A co by było gdyby... ?
Witam!
Dzisiaj oglądając spider-mana 2 na polsacie podczas reklamy przypomniałem sobie, że dawno temu ( a z 2 lata temu) jeszcze grałem w gre zwaną Tibią. Po tym jak przestałem grać w tibit kupiłem WoW'a, teraz i to w końcu mi się znudziło. Ale tak się zastanawiam, co by było z tobią gdyby ...
Co by było gdyby tibia miała grafike jak doom3? Czy nie było by przyjemniej zabijać "ładne" potwory? Czy w WoW'ie komukolwiek przeszkadza ładna grafika?
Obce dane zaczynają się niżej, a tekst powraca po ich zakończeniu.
[src/rtl/dcache_dirty_pkg.sv]
// Shared flush-sequencer states and default geometry for the L1 dirty-bit tracker.
package dcache_dirty_pkg;

    localparam int DCACHE_DIRTY_ADDR_WIDTH = 6;
    localparam int DCACHE_DIRTY_NWR        = 2;

    typedef enum logic [1:0] {
        IDLE,
        SEEK,
        OFFER,
        DONE
    } flush_state_e;

endpackage

[src/rtl/dcache_dirty_find.sv]
// Combinational finder: lowest set bit of vec whose index is >= cursor.
module dcache_dirty_find
    import dcache_dirty_pkg::*;
#(
    parameter int ADDR_WIDTH = DCACHE_DIRTY_ADDR_WIDTH
) (
    input  logic [(1 << ADDR_WIDTH)-1:0] vec,
    input  logic [ADDR_WIDTH:0]          cursor,
    output logic                         found,
    output logic [ADDR_WIDTH-1:0]        idx
);

    localparam int N = 1 << ADDR_WIDTH;

    // Descending walk so the last hit written is the lowest qualifying index.
    always_comb begin
        found = 1'b0;
        idx   = '0;
        for (int i = N - 1; i >= 0; i--) begin
            if (vec[i] && ((ADDR_WIDTH + 1)'(i) >= cursor)) begin
                found = 1'b1;
                idx   = ADDR_WIDTH'(i);
            end
        end
    end

endmodule

[src/rtl/dcache_dirty_tracker.sv]
// Per-line dirty-bit tracker with registered read and a flush sweep sequencer.
// Optional write-to-read bypass is enabled by defining DCACHE_DIRTY_BYPASS_EN.
module dcache_dirty_tracker
    import dcache_dirty_pkg::*;
#(
    parameter int ADDR_WIDTH = DCACHE_DIRTY_ADDR_WIDTH,
    parameter int NWR        = DCACHE_DIRTY_NWR
) (
    input  logic                      clk,
    input  logic                      rst,
    input  logic [ADDR_WIDTH-1:0]     read_addr0,
    input  logic                      read_clkEn0,
    output logic                      read_dirty0,
    input  logic [NWR*ADDR_WIDTH-1:0] write_addr,
    input  logic [NWR-1:0]            write_wen,
    input  logic                      insert,
    input  logic [ADDR_WIDTH-1:0]     insert_addr,
    input  logic                      insert_dirty,
    input  logic                      clear_wen,
    input  logic [ADDR_WIDTH-1:0]     clear_addr,
    input  logic                      init,
    input  logic                      flush_req,
    output logic                      flush_valid,
    output logic [ADDR_WIDTH-1:0]     flush_addr,
    input  logic                      flush_ready,
    output logic                      flush_busy,
    output logic                      flush_done
);

    localparam int N = 1 << ADDR_WIDTH;
    localparam logic [ADDR_WIDTH-1:0] LAST_LINE = ADDR_WIDTH'(N - 1);

    logic [N-1:0]          dirty;
    logic [N-1:0]          dirty_next;
    logic [N-1:0]          set_vec;
    logic [N-1:0]          clr_vec;
    logic                  flush_acc;
    logic                  read_dirty_p1;
    flush_state_e          state;
    logic [ADDR_WIDTH:0]   cursor;
    logic                  find_found;
    logic [ADDR_WIDTH-1:0] find_idx;

    assign flush_acc   = (state == OFFER) && flush_ready;
    assign read_dirty0 = read_dirty_p1;

    // Sets are OR-ed in after clears, so a set always wins on a shared index.
    always_comb begin
        set_vec = '0;
        clr_vec = '0;
        for (int p = 0; p < NWR; p++) begin
            if (write_wen[p]) begin
                set_vec[write_addr[p*ADDR_WIDTH +: ADDR_WIDTH]] = 1'b1;
            end
        end
        if (insert) begin
            if (insert_dirty) begin
                set_vec[insert_addr] = 1'b1;
            end else begin
                clr_vec[insert_addr] = 1'b1;
            end
        end
        if (clear_wen) begin
            clr_vec[clear_addr] = 1'b1;
        end
        if (flush_acc) begin
            clr_vec[flush_addr] = 1'b1;
        end
        dirty_next = init ? '0 : ((dirty & ~clr_vec) | set_vec);
    end

    dcache_dirty_find #(
        .ADDR_WIDTH(ADDR_WIDTH)
    ) u_find (
        .vec    (dirty),
        .cursor (cursor),
        .found  (find_found),
        .idx    (find_idx)
    );

    // Stage p1: dirty storage update and registered read port
    always_ff @(posedge clk) begin
        if (rst) begin
            dirty         <= '0;
            read_dirty_p1 <= 1'b0;
        end else begin
            dirty <= dirty_next;
            if (read_clkEn0) begin
`ifdef DCACHE_DIRTY_BYPASS_EN
                read_dirty_p1 <= dirty_next[read_addr0];
`else
                read_dirty_p1 <= dirty[read_addr0];
`endif
            end
        end
    end

    // Flush sequencer; init during a sweep short-circuits straight to DONE.
    always_ff @(posedge clk) begin
        if (rst) begin
            state       <= IDLE;
            cursor      <= '0;
            flush_valid <= 1'b0;
            flush_addr  <= '0;
            flush_busy  <= 1'b0;
            flush_done  <= 1'b0;
        end else begin
            flush_done <= 1'b0;
            case (state)
                IDLE: begin
                    if (flush_req) begin
                        state      <= SEEK;
                        cursor     <= '0;
                        flush_busy <= 1'b1;
                    end
                end
                SEEK: begin
                    if (init || !find_found) begin
                        state      <= DONE;
                        flush_done <= 1'b1;
                    end else begin
                        state       <= OFFER;
                        flush_addr  <= find_idx;
                        flush_valid <= 1'b1;
                    end
                end
                OFFER: begin
                    if (init) begin
                        state       <= DONE;
                        flush_valid <= 1'b0;
                        flush_done  <= 1'b1;
                    end else if (flush_ready) begin
                        flush_valid <= 1'b0;
                        cursor      <= {1'b0, flush_addr} + (ADDR_WIDTH + 1)'(1);
                        if (flush_addr == LAST_LINE) begin
                            state      <= DONE;
                            flush_done <= 1'b1;
                        end else begin
                            state <= SEEK;
                        end
                    end
                end
                DONE: begin
                    state      <= IDLE;
                    flush_busy <= 1'b0;
                end
                default: begin
                    state <= IDLE;
                end
            endcase
        end
    end

endmodule

[config.mk]
export PLATFORM = sky130hd
export DESIGN_NAME = dcache_dirty_tracker
export DESIGN_NICKNAME = d
export VERILOG_FILES = /design/src/rtl/dcache_dirty_pkg.sv /design/src/rtl/dcache_dirty_find.sv /design/src/rtl/dcache_dirty_tracker.sv
export SDC_FILE = /design/constraint.sdc
export NUM_CORES = 1
export LEC_CHECK = 0
export BUFFER_PORTS_ARGS = -buffer_cell sky130_fd_sc_hd__buf_4
export CORE_MARGIN = 2
export CORE_UTILIZATION = 40
export CTS_CLUSTER_SIZE = 28
export DETAILED_ROUTE_END_ITERATION = 7
export PLACE_DENSITY = 0.65
export SETUP_SLACK_MARGIN = 0.1
export SLEW_MARGIN = 40
export SYNTH_ARGS = -nofsm -noshare
export SYNTH_HDL_FRONTEND = slang
export SYNTH_SLANG_ARGS = --single-unit
[constraint.sdc]
create_clock -name clk -period 4 [get_ports clk]
set_input_delay 0.8 -clock clk [delete_from_list [all_inputs] [get_ports clk]]
set_output_delay 0.8 -clock clk [all_outputs]
set_load 0.01 [all_outputs]
---- Word-level counts from Yosys, hierarchy flattened ----
Cells that the tools add are included.
cells by class
  add/sub/neg operators ................... 1
  $lt $le $gt $ge ......................... 75
  eq/ne operators ......................... 9
  muxes and demuxes ....................... 169
  bitwise logic cells ..................... 8
  reduce and logical (&&, ||, !) cells .... 82
operator list
  cell                                                                                  count
  64-bit two-way mux                                                                    8
  6-bit two-way mux                                                                     64
  64-bit OR                                                                             5
  6-bit by 7-bit greater-or-equal comparator with 1-bit output (first input constant)   32
  5-bit by 7-bit greater-or-equal comparator with 1-bit output (first input constant)   16
  1-bit two-way mux                                                                     79
  1-bit logical AND                                                                     70
  64-bit AND                                                                            1
  64-bit NOT                                                                            1
  4-bit by 7-bit greater-or-equal comparator with 1-bit output (first input constant)   8
  6-bit by 7-bit less-than comparator with 1-bit output (second input constant)         6
  1-bit demux with 6-bit select                                                         5
  6-bit by 1-bit greater-or-equal comparator with 1-bit output (second input constant)  5
  3-bit by 7-bit greater-or-equal comparator with 1-bit output (first input constant)   4
  7-bit two-way mux                                                                     3
  1-bit by 7-bit greater-or-equal comparator with 1-bit output (first input constant)   2
  2-bit by 7-bit greater-or-equal comparator with 1-bit output (first input constant)   2
  7-bit case mux with 2 select lines                                                    1
  2-bit two-way mux                                                                     4
  2-bit inequality test (second input constant)                                         4
  2-bit case mux with 4 select lines                                                    1
  6-bit by 1-bit adder with 7-bit output (second input constant)                        1
  1-bit binary-select mux with 6-bit select                                             1
  6-bit equality test (second input constant)                                           1
  13 further kinds                                                                      20
word-level totals
  flip-flop bits (word level) ............. 83
  bits of input ports ..................... 41
  output and inout port bits .............. 10
  word-level logic and storage cells ...... 352

---- Depth between registers and ports, before layout ----
Gate-level depths: netlist of run 1.
  word-level depth ........................ 70
  depth in mapped cells ................... 11

---- Cells and area by module ----
Synthesis of run 1 repeated with hierarchy kept, for this count alone.
unflattened totals
  cells, all modules ...................... 1,070
  area total of the unflattened synthesis .. 7,797.5 sq um
by module, submodules not included
  module                times used  cells an instance  area each (sq um)
  dcache_dirty_tracker  1           728                5,731.7
  dcache_dirty_find     1           342                2,065.7

---- Least setup slack after synthesis of run 1 ----
OpenSTA, ideal clock, no wires.
  path type ............................... input to register
  from .................................... input read_addr0[0]
  to ...................................... register read_dirty_p1 (netlist: read_dirty0)
  library setup time ...................... 128 ps
  arrival ................................. 2,833 ps
  data required time ...................... 3,872 ps
  path slack .............................. 1,040 ps
  cell stages on the path ................. 7
  buffers on the path ..................... 2
  cells stage by stage .................... buf_2 -> buf_4 -> mux4_2 -> mux4_2 -> mux4_2 -> mux2i_1 -> nor2_1
between the ends
  longest elaborated chain between the ends .. 2
RTL lines
  element                                    line                        RTL
  start: declaration                         dcache_dirty_tracker.sv:11  input logic [ADDR_WIDTH-1:0] read_addr0,
  1-bit binary-select mux with 6-bit select  dcache_dirty_tracker.sv:92  read_dirty_p1 <= dirty[read_addr0];
  1-bit two-way mux (not written as such)    dcache_dirty_tracker.sv:92
  end signal: assignment                     dcache_dirty_tracker.sv:92
  end: declaration                           dcache_dirty_tracker.sv:38  logic read_dirty_p1;
Every way passes these cells. The select of a mux whose other input is x is not followed.
A chain may end at the register's enable or synchronous reset.

---- Worst setup path after layout of run 1 ----
  from .................................... register cursor[1]
  to ...................................... register state[0]
between the ends
  longest elaborated chain between the ends .. 70
RTL lines
  element                                                       line                         RTL
  start: declaration                                            dcache_dirty_tracker.sv:40   logic [ADDR_WIDTH:0] cursor;
  start signal: assignment                                      dcache_dirty_tracker.sv:134  cursor <= {1'b0, flush_addr} + (ADDR_WIDTH + 1)'(1);
  6-bit by 7-bit greater-or-equal comparator with 1-bit output  dcache_dirty_find.sv:20      if (vec[i] && ((ADDR_WIDTH + 1)'(i) >= cursor)) begin
  1-bit logical AND                                             dcache_dirty_find.sv:20
  1-bit two-way mux (63 in a row)                               dcache_dirty_find.sv:20
  1-bit two-way mux (*)                                         dcache_dirty_find.sv:20
  1-bit logical NOT (*)                                         dcache_dirty_tracker.sv:118  if (init || !find_found) begin
  1-bit logical OR (*)                                          dcache_dirty_tracker.sv:118
  1-bit two-way mux (*)                                         dcache_dirty_tracker.sv:118
  2-bit case mux with 4 select lines (*)                        dcache_dirty_tracker.sv:109  case (state)
  end signal: assignment                                        dcache_dirty_tracker.sv:112  state <= SEEK;
  end signal: assignment                                        dcache_dirty_tracker.sv:119  state <= DONE;
  end signal: assignment                                        dcache_dirty_tracker.sv:122  state <= OFFER;
  end: declaration                                              dcache_dirty_tracker.sv:39   flush_state_e state;
Every way passes the cells marked *; elsewhere a longest branch is shown, timed or not.

==> results of run 1 <==
Yosys cell counts (3+ instances only):
cell       count
nor2_1       142
o21ai_0      108
a21oi_1       88
dfxtp_1       83
nand2_1       69
o22ai_1       67
nor3_1        61
a221oi_1      45
clkbuf_1      45
nand3_1       38
a221o_1       25
mux4_2        21
nor2b_1       19
nand3b_1      18
a31oi_1       14
and2_1        14
inv_1         14
nand2b_1      12
nor3b_1       10
o211ai_1      10
a21o_1         9
buf_4          9
o21a_1         9
buf_2          8
o21ai_1        8
o31ai_1        8
or2_2          8
nand4_1        7
o211a_1        7
or3_1          7
a211oi_1       6
buf_1          5
ha_1           5
a31o_2         4
o2111ai_1      4
or3b_2         4
a22oi_1        3
and3_1         3
buf_6          3
o21bai_1       3
xor2_1         3
final timing paths:
| path | to | slack (ns) | cells past startpoint |
|---|---|---|---|
| max reg2reg | state[0] | 0.70 | 9 |
| min | flush_busy | 0.46 | 2 |
| min reg2reg | flush_busy | 0.46 | 2 |
| max | state[0] | 0.70 | 9 |
cells by family after synthesis:
family / after synthesis / synth area share [%]
xor+xnor: 4 / 0.452
flops: 83 / 21.5
mux: 22 / 6.24
simple gates: 427 / 27.1
compound gates: 452 / 39.0
fa+ha+maj: 5 / 0.808
buf+inv: 85 / 4.98
sequential cells by signal, summed over array words and instances, names as in the netlist:
register,cells
dirty,64
cursor,7
flush_addr,6
state,2
flush_busy,1
flush_done,1
flush_valid,1
read_dirty0,1
where the power goes:
part / leakage [nW] / switching (W) / internal (W)
logic: 2.00 / 0.000344 / 0.000180
clock network: 0.156 / 0.000421 / 0.000504
registers: 0.671 / 0.0000445 / 0.000848
total: 2.83 / 0.000809 / 0.00153
layout make-up:
| class | instances | area share [%] |
|---|---|---|
| flip-flops and latches | 83 | 19.3 |
| inverters | 15 | 0.654 |
| well taps | 260 | 3.78 |
| multi-input cells | 910 | 66.7 |
| clock buffers | 9 | 2.62 |
| clock inverters | 7 | 1.05 |
| repair buffers | 67 | 5.85 |
critical path, cell delays in order (launching register included):
cell and delay (ns):
dfxtp_1 0.86, buf_4 0.31, and4b_1 0.19, o21ai_0 0.14
a221oi_1 0.48, and2_1 0.28, nand4_2 0.19, nor3_1 0.31
o21ai_1 0.15, a311oi_1 0.28
placed cells by master (no fill, tap or decap), drive strengths merged, types with 5 or more instances in the layout:
cell type,instances
a211oi,7
a21o,9
a21oi,89
a221o,25
a221oi,47
a31o,5
a31oi,14
and2,14
buf,67
clkbuf,9
dfxtp,83
ha,5
inv,20
mux4,21
nand2,70
nand2b,12
nand3,39
nand3b,18
nand4,9
nor2,143
nor2b,19
nor3,62
nor3b,10
o211a,7
o211ai,10
o21a,9
o21ai,116
o22ai,67
o31ai,9
or2,10
or3,7
metrics by stage:
stage / utilization [%] / cells / total power [W] / hold WS, ns
floorplan: - / 1078 / 0.00123 / 0.472
global placement: 43.8 / 1335 / 0.00141 / 0.448
detailed placement: 43.9 / 1335 / 0.00141 / 0.458
CTS: 45.6 / 1351 / 0.00231 / 0.467
global route: 45.7 / 1351 / 0.00240 / 0.487
finish: 45.7 / 1351 / 0.00234 / 0.462
routing by layer:
metal	up-vias	global-route usage, %	wire (um)
li1	4220	-	-
met4	0	16.5	2080
met3	196	11.2	5230
met2	845	51.3	14900
met1	4606	45.5	13600
met5	-	0	0
==> impl_metrics.env, run 1 <==
export IMPL_run_status="complete, no violations"
export IMPL_path_class="reg2reg"
export IMPL_skew_ns=0.0101
export IMPL_initial_core_util_pct=41.1
export IMPL_tightest_slew_ns=0.976
export IMPL_wirelength_um=35800
export IMPL_cellPowerDensity_nw_per_um2=272
export IMPL_min_delay_path_class="reg2reg"
export IMPL_avgSynthCellArea_um2=7.18
export IMPL_wl_per_cell_um=26.5
export IMPL_netlist_instances=1078
export IMPL_cap_viol_max_count=0
export IMPL_ys_async_sr_fraction_pct=0
export IMPL_synthTopCellsByArea="dfxtp_1, o21ai_0, nor2_1"
export IMPL_core_area_um2=18800
export IMPL_syn_nets=1124
export IMPL_nets=1132
export IMPL_die_x_um=143
export IMPL_post_drt_via_cell_ratio=7.30
export IMPL_leakage_nw=2.83
export IMPL_hold_viol_final=0
export IMPL_io_pins=51
export IMPL_startpoint_type="flop"
export IMPL_layout_drive_gt1_share_pct=13.2
export IMPL_ys_flop_type="dfxtp_1"
export IMPL_area_growth_pct=11.1
export IMPL_reg2reg_from="cursor[1]"
export IMPL_holdBufCountCts=0
export IMPL_ys_seq_area_share_pct=21.5
export IMPL_synth_warnings=0
export IMPL_cts_root_buf="clkbuf_16"
export IMPL_post_cts_resize_count=0
export IMPL_cts_buffer_depth=2
export IMPL_arrival_ns=3.57
export IMPL_multi_input_area_um2=5740
export IMPL_rsz0062_at_grt="no"
export IMPL_grt_usage_pct=34.6
export IMPL_hpwlAfterDp_um=26600
export IMPL_synth_cell_types=80
export IMPL_fillers=1931
export IMPL_postLayoutCellArea_um2=8600
export IMPL_cp_startpoint="cursor[1]"
export IMPL_grt_pass1_vias=8907
export IMPL_finalSetupViolCount=0
export IMPL_drc=0
export IMPL_min_delay_start="flush_busy"
export IMPL_seqCellArea_um2=1660
export IMPL_dr_first_iter_drc_count=1823
export IMPL_grt_max_degree=31
export IMPL_required_ns=4.26
export IMPL_die_h_um=143
export IMPL_clock_fmax_mhz=303
export IMPL_fin_ws_ns=0.696
export IMPL_grt_pass1_wl_um=53200
export IMPL_cts_made_buffers=9
export IMPL_routabilityCongestion=1.07
export IMPL_synth_top_area_share_pct=21.5
export IMPL_cp_max_fo=22
export IMPL_ant_nets=0
export IMPL_synth_edff_count=0
export IMPL_min_period_over_period_pct=82.6
export IMPL_die_area_um2=20500
export IMPL_ys_ff_latch=83
export IMPL_place_area_um2=8270
export IMPL_dr_pass1_iters=7
export IMPL_end_kind="flop"
export IMPL_antenna_cells=0
export IMPL_ir_worst_vdd_uv=205
export IMPL_vias=9867
export IMPL_finalCriticalPeriod_ns=3.30
export IMPL_synth_cell_area_um2=7740
export IMPL_cts_setup_buffers=0
export IMPL_pre_cts_ws_ns=0.737
export IMPL_finalMaxSlewViolations=0
export IMPL_fin_setup_tns_ns=0
export IMPL_antenna_found_initial=0
export IMPL_num_rows=50
export IMPL_path_clk_slew_ns=0.07
export IMPL_htree_levels=3
export IMPL_gr_total_overflow=0
export IMPL_clk_latency_ns=0.36
export IMPL_relSlewSlack_pct=34.7
export IMPL_numPortBuffers=50
export IMPL_yosysTopAreaCell="dfxtp_1"
export IMPL_clock_sinks=83
export IMPL_tritoncts="yes"
No activity file was read; power rests on OpenSTA's default activity.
Co gdyby w tibii była motywująca muzyka? Co by było gdyby potwory gineły z z głośnym odgłosem "arghhh"? Czy tibia była by gorsza?
Co by było gdyby cipsoft nie olewał graczy na całej linii? Dla przykładu podam, że jak w wowie są kiki to gracze uzyskują proporcionalną ilość "free days"... w tibii jak przez tydzień były masakryczne problemy gracze dostali po 2 dnii... . Czy tak to powinno wyglądać?
Ca by było gdyby gracze nie tracili aż tyle cennego czasu w przypadku śmierci? Czy nie ożywiło by to pvp? Czy nie zmniejszyło by to negatywnego nastawienia graczy do siebie z powodu zabicia? Czy nie zmniejszyło by to odrobinkę nerwów?
Co by było gdyby była jakakolwiek możliwość pvp brez strat w przypadku dueli? Taka możliwość walki do 1 hp?
Takie małe pytanka naszły mnie mi na myśl... ale dla mnie ta gra jest martwa i tak.... ma po prostu 0 głębii. Niewiem, co wy gracze o tym myślicie, ale powiedzcie mi.... czy nie lepiej by było gdyby ... ?
__________________
Die and be free from pain, or live and fight with your sorrow.